For each line below that includes the string "constraint", show the whole line.

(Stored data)
_ _ _ _ _
**src/rtl/iam_pkg.sv**
```systemverilog
// Package: shared constants and the line-to-class map for the idle activity monitor.
// Assumes acknowledged line numbers are 0..15; any other value maps to no class.
package iam_pkg;
    localparam int CLS_COUNT = 6;              // interrupt activity classes
    localparam int SRC_COUNT = CLS_COUNT + 2;  // classes + intr level + nmi edge
    localparam int INTR_BIT  = CLS_COUNT;
    localparam int NMI_BIT   = CLS_COUNT + 1;

    // Returns the class index of a line number, or -1 when it has no class.
    function automatic int irq_class(input int irq);
        case (irq)
            0:               return 0;
            1:               return 1;
            3, 4, 5, 7:      return 2;
            6, 14:           return 3;
            9, 13:           return 4;
            8, 10, 11, 12, 15: return 5;
            default:         return -1;
        endcase
    endfunction
endpackage

```
**src/rtl/iam_irq_classifier.sv**
```systemverilog
// Module: turns an acknowledge cycle into a one-hot class hit vector.
// Assumes ack_irq is only meaningful while ack_valid is high; purely combinational.
module iam_irq_classifier
    import iam_pkg::*;
#(
    parameter int IRQ_W = 4
) (
    input  logic                 ack_valid,
    input  logic [IRQ_W-1:0]     ack_irq,
    output logic [CLS_COUNT-1:0] cls_hit
);
    int cls_idx;

    // Look up the class of the acknowledged line.
    always_comb begin
        cls_idx = irq_class(int'(ack_irq));
    end

    // One hit bit per class, live only during an acknowledge cycle.
    for (genvar c = 0; c < CLS_COUNT; c++) begin : g_cls
        assign cls_hit[c] = ack_valid && (cls_idx == c);
    end
endmodule

```
**src/rtl/iam_src_detect.sv**
```systemverilog
// Module: qualifies the eight activity sources with the enable mask and forms the event.
// Assumes intr and nmi are already synchronous to clk. evt_now is the same-clock OR,
// evt_q the registered one-clock event seen at the block output.
module iam_src_detect
    import iam_pkg::*;
(
    input  logic                 clk,
    input  logic                 rst_n,
    input  logic [CLS_COUNT-1:0] cls_hit,
    input  logic                 intr,
    input  logic                 nmi,
    input  logic [SRC_COUNT-1:0] enable_mask,
    output logic                 evt_now,
    output logic                 evt_q
);
    logic                 nmi_q;
    logic                 nmi_rise;
    logic [SRC_COUNT-1:0] src_vec;

    // Remember the previous nmi level for edge detection.
    always_ff @(posedge clk) begin
        if (!rst_n) nmi_q <= 1'b0;
        else        nmi_q <= nmi;
    end

    assign nmi_rise = nmi & ~nmi_q;
    assign src_vec  = {nmi_rise, intr, cls_hit};
    assign evt_now  = |(src_vec & enable_mask);

    // Register the event so the output is a clean one-clock pulse per detection clock.
    always_ff @(posedge clk) begin
        if (!rst_n) evt_q <= 1'b0;
        else        evt_q <= evt_now;
    end

    AST_EVT_NEEDS_ENABLE: assert property (@(posedge clk) disable iff (!rst_n)
        evt_q |-> ($past(enable_mask) != '0));
    AST_INTR_LEVEL: assert property (@(posedge clk) disable iff (!rst_n)
        (intr && enable_mask[INTR_BIT]) |=> evt_q);
    AST_ACK_CLASS_EVT: assert property (@(posedge clk) disable iff (!rst_n)
        ((cls_hit & enable_mask[CLS_COUNT-1:0]) != '0) |=> evt_q);
endmodule

```
**src/rtl/iam_idle_timer.sv**
```systemverilog
// Module: down-counting idle timer with reload, expiry flag and request outputs.
// Assumes reload_now is the same-clock activity detection; reload has priority over counting.
module iam_idle_timer #(
    parameter int TIMER_W = 16
) (
    input  logic               clk,
    input  logic               rst_n,
    input  logic               reload_now,
    input  logic [TIMER_W-1:0] reload_val,
    input  logic               slow_en,
    input  logic               smi_en,
    output logic               slow_clk_req,
    output logic               smi_req
);
    logic [TIMER_W-1:0] count;
    logic               expired;

    // Count down, flag expiry once at zero, and pulse the SMI request at that edge.
    always_ff @(posedge clk) begin
        if (!rst_n || reload_now) begin
            count   <= reload_val;
            expired <= 1'b0;
            smi_req <= 1'b0;
        end else if (count != '0) begin
            count   <= count - 1'b1;
            smi_req <= 1'b0;
        end else if (!expired) begin
            expired <= 1'b1;
            smi_req <= smi_en;
        end else begin
            smi_req <= 1'b0;
        end
    end

    assign slow_clk_req = expired & slow_en;

    AST_SMI_SINGLE: assert property (@(posedge clk) disable iff (!rst_n)
        smi_req |=> !smi_req);
    AST_SMI_AT_EXPIRY: assert property (@(posedge clk) disable iff (!rst_n)
        smi_req |-> $rose(expired));
    AST_RELOAD_RESTARTS: assert property (@(posedge clk) disable iff (!rst_n)
        reload_now |=> (!expired && count == $past(reload_val)));
    AST_NO_WRAP: assert property (@(posedge clk) disable iff (!rst_n)
        (count == '0 && !reload_now) |=> (count == '0));
endmodule

```
**src/rtl/idle_activity_monitor.sv**
```systemverilog
// Module: top of the activity event detector and idle timer.
// Assumes all inputs are synchronous to clk; reset is synchronous and active low.
module idle_activity_monitor
    import iam_pkg::*;
#(
    parameter int TIMER_W = 16,
    parameter int IRQ_W   = 4
) (
    input  logic               clk,
    input  logic               rst_n,
    input  logic               ack_valid,
    input  logic [IRQ_W-1:0]   ack_irq,
    input  logic               intr,
    input  logic               nmi,
    input  logic [7:0]         enable_mask,
    input  logic [TIMER_W-1:0] reload_val,
    input  logic               slow_en,
    input  logic               smi_en,
    output logic               activity_evt,
    output logic               slow_clk_req,
    output logic               smi_req
);
    logic [CLS_COUNT-1:0] cls_hit;
    logic                 evt_now;

    iam_irq_classifier #(.IRQ_W(IRQ_W)) u_cls (
        .ack_valid (ack_valid),
        .ack_irq   (ack_irq),
        .cls_hit   (cls_hit)
    );

    iam_src_detect u_det (
        .clk         (clk),
        .rst_n       (rst_n),
        .cls_hit     (cls_hit),
        .intr        (intr),
        .nmi         (nmi),
        .enable_mask (enable_mask),
        .evt_now     (evt_now),
        .evt_q       (activity_evt)
    );

    iam_idle_timer #(.TIMER_W(TIMER_W)) u_tmr (
        .clk          (clk),
        .rst_n        (rst_n),
        .reload_now   (evt_now),
        .reload_val   (reload_val),
        .slow_en      (slow_en),
        .smi_en       (smi_en),
        .slow_clk_req (slow_clk_req),
        .smi_req      (smi_req)
    );

    AST_EVT_DROPS_SLOW: assert property (@(posedge clk) disable iff (!rst_n)
        activity_evt |-> !slow_clk_req);
endmodule

```
**config.mk**
```make
export PLATFORM = sky130hd
export DESIGN_NAME = idle_activity_monitor
export DESIGN_NICKNAME = d
export VERILOG_FILES = /design/src/rtl/iam_pkg.sv /design/src/rtl/iam_irq_classifier.sv /design/src/rtl/iam_src_detect.sv /design/src/rtl/iam_idle_timer.sv /design/src/rtl/idle_activity_monitor.sv
export SDC_FILE = /design/constraint.sdc
export NUM_CORES = 1
export LEC_CHECK = 0
export BUFFER_PORTS_ARGS = -buffer_cell sky130_fd_sc_hd__buf_2
export CAP_MARGIN = 10
export CORE_UTILIZATION = 55
export DETAILED_ROUTE_END_ITERATION = 8
export PLACE_DENSITY = 0.93
export REMOVE_ABC_BUFFERS = 1
export SYNTH_ARGS = -nofsm -noshare
export SYNTH_HDL_FRONTEND = slang
export SYNTH_HIERARCHICAL = 1
export SYNTH_SLANG_ARGS = --single-unit
```
**constraint.sdc**
```tcl
create_clock -name clk -period 8.5 [get_ports clk]
set_input_delay 0.85 -clock clk [delete_from_list [all_inputs] [get_ports clk]]
set_output_delay 0.85 -clock clk [all_outputs]
set_load 0.05 [all_outputs]
```
==> run metrics <==
status complete, no violations; die height 51.0 um; Leak 0.648 nW; crit path time final 4.22 ns; antenna cells 0; Post-CTS Hold Fix Bufs 0; FMAX 237 MHz; Final setup violation count 0; Placer Congestion 0.850; Post-synth EDFFs 16; CP max stage cell nand2b_1; Layout Skew 0.00904 ns; period utilization 49.6%; critical path's largest stage delay 0.58 ns; Syn Inst Count 137; Core ar. 0.00223 sq mm; clk sinks 20; DR vias 1161; Reg2Reg Depth 6; gr usage total 24.2%; Layout Area Growth over Synthesis 19.8%; Rows 17; largest delay contributor family on the critical path simple AND/OR/NAND/NOR gates; top_reg_cell synth edfxtp_1; relative slew slack 41.7%; drt total wl 2800 um; Antenna Nets Post-Route 0; fin. max-slew vios 0; Vias/cell 5.72; number of buffers on the longest clock path 2; CP Buf/Inv Count 2; Critical Path RT 8.73 ns; met3 usage 7.14%; CP cell instances buf_2, inv_1, ha_1, and2_2, o311ai_2, a21oi_1, a222oi_1, nand3_1, nand2b_1, nor4_1, nand2b_1, nor3b_1; Ys Warns 6; FF-to-FF setup slack 5.92 ns; Post-synth ARST share 0%; unique cell type count in the Yosys netlist 40; gr busiest metal met2; die area 0.00260 sq mm; first-pass GRT wire length 4630 um; cell depth of the worst setup path 12; fraction of layout cells with a size suffix above 1 29.1%; First-pass DRT Iterations 4; vias in the first global route 1159; r2r startpoint u_det/nmi_q; antenna violations before repair 0; IO Pins 38; Synth top area share 36.3%; clock transition at the registers of the reported paths 0.12 ns; Inserted Clock Buffers 3; Avg Cell Area, Syn 9.65 sq um; Mapped Area 0.00132 sq mm; Critical Path End u_tmr/smi_req; WS Path Type in2reg; CP startpoint ack_irq[0]; worst setup margin 4.28 ns; Avg WL per Cell 13.8 um; cell accounting for the most synthesized area edfxtp_1; Iter 0 DRT Violations 23; nature of the critical path startpoint primary input; worst slew pin tran 0.874 ns; min-delay worst type reg2reg; Fin. Hold Viols 0; pin count of the biggest net entering global routing 28; met1 GRT Util 27.1%; latest clock arrival within the worst-skew pair 0.30 ns; CTS tree built; crit end category register; CTS resizes 0; PwrDens 164 mW/mm^2; number of nets in the layout 216; GRT Residual Overflow 0; met2 usage 43.9%; RSZ-0062 raised after global routing false; CTS root buffer clkbuf_4; crit path DAT 4.44 ns; # Max-Cap Violations 0; Die X 51.0 um; most area-consuming cells after synthesis edfxtp_1 36%, dfxtp_1 6.1%, nand2_1 6.0%; Peak VDD IR 123 uV; H-tree depth 1; Crit Path Max Fanout 27; FF+latch count, synth 20; reg-to-reg endpoint u_tmr/smi_req; Setup TNS 0 ns; Post-DP HPWL 2170 um; Residual DRC 0; most used cell, CP nand2b_1; Post-CTS Setup Bufs 0; I/O Buffers 37; worst slack, placed 4.05 ns; initial core utilization 59.2%; register area share after synthesis 42.4%; fill count 172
_ _ _ _ _
§ WRITTEN SOLUTION
export SDC_FILE = /design/constraint.sdc
**constraint.sdc**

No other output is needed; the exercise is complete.